We continue to invest in scientific research and deliver property loss prevention engineering solutions and natural hazard risk maps for our policyholders and others to use and act upon when managing evolving property risks. Climate risks we identify include physical risk, transitional risk to the organization, and climate-related risk in our investment portfolio. Physical climate risk has an impact on our business and our clients. Increasing incidence and severity of acute natural hazards including wind, flood, hail, wildfire, freeze, collapse, and lightning can result in property damage and business disruption for our policyholders, which can impact FM Global’s loss exposure.
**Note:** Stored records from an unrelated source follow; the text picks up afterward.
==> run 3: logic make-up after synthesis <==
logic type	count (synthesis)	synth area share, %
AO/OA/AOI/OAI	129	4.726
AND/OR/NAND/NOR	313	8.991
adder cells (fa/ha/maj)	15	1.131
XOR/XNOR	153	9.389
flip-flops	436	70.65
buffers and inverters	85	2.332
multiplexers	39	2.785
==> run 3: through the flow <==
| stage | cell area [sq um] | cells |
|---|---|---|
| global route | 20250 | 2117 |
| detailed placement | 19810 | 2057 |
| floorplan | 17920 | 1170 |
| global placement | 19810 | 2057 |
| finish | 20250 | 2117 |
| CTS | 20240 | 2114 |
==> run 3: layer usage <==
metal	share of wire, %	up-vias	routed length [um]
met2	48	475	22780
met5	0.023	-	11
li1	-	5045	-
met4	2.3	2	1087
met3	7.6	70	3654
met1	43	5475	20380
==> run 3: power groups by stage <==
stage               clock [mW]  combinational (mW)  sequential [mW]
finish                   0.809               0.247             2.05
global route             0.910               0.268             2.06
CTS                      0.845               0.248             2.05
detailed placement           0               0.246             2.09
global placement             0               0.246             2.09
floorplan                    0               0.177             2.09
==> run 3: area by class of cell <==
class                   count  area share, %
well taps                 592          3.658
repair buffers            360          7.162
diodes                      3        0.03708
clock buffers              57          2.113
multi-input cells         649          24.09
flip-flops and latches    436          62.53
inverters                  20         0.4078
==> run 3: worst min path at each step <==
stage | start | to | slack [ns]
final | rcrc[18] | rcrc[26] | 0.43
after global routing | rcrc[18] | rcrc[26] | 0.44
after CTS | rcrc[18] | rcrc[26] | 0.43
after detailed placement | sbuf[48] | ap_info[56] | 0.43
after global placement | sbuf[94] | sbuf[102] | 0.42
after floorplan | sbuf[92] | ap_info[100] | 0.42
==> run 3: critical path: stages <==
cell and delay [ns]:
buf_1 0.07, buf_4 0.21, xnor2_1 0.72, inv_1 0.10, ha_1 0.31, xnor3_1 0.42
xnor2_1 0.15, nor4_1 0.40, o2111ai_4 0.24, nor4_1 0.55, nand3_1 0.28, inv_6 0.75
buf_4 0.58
Chronic risks including changing temperature, drought, and sea level rise may cause increased loss exposure in the longer term. As a portfolio property owner, we are also subject to these risks. Transition risks associated with the shift towards a lower-carbon economy, which may include current and emerging regulation, technologies, litigation, shifts in markets and changing customer or community perceptions, may impact our business in the medium to long-term. Potential impacts include valuations of clients’ insurable interests, changing energy costs, and adherence to carbon and other environmental regulations. We continually evaluate potential risk, return, and diversification opportunities across assets to inform our investment strategy with the goal of protecting and optimally growing the surplus for the long-term benefit and protection of our policyholders. Potential risk exposures can be driven by numerous fundamentals, including regulatory forces, geographical factors, supply chain dynamics, and firm-specific competitive positioning and strategy, as well as customer and investor sentiment.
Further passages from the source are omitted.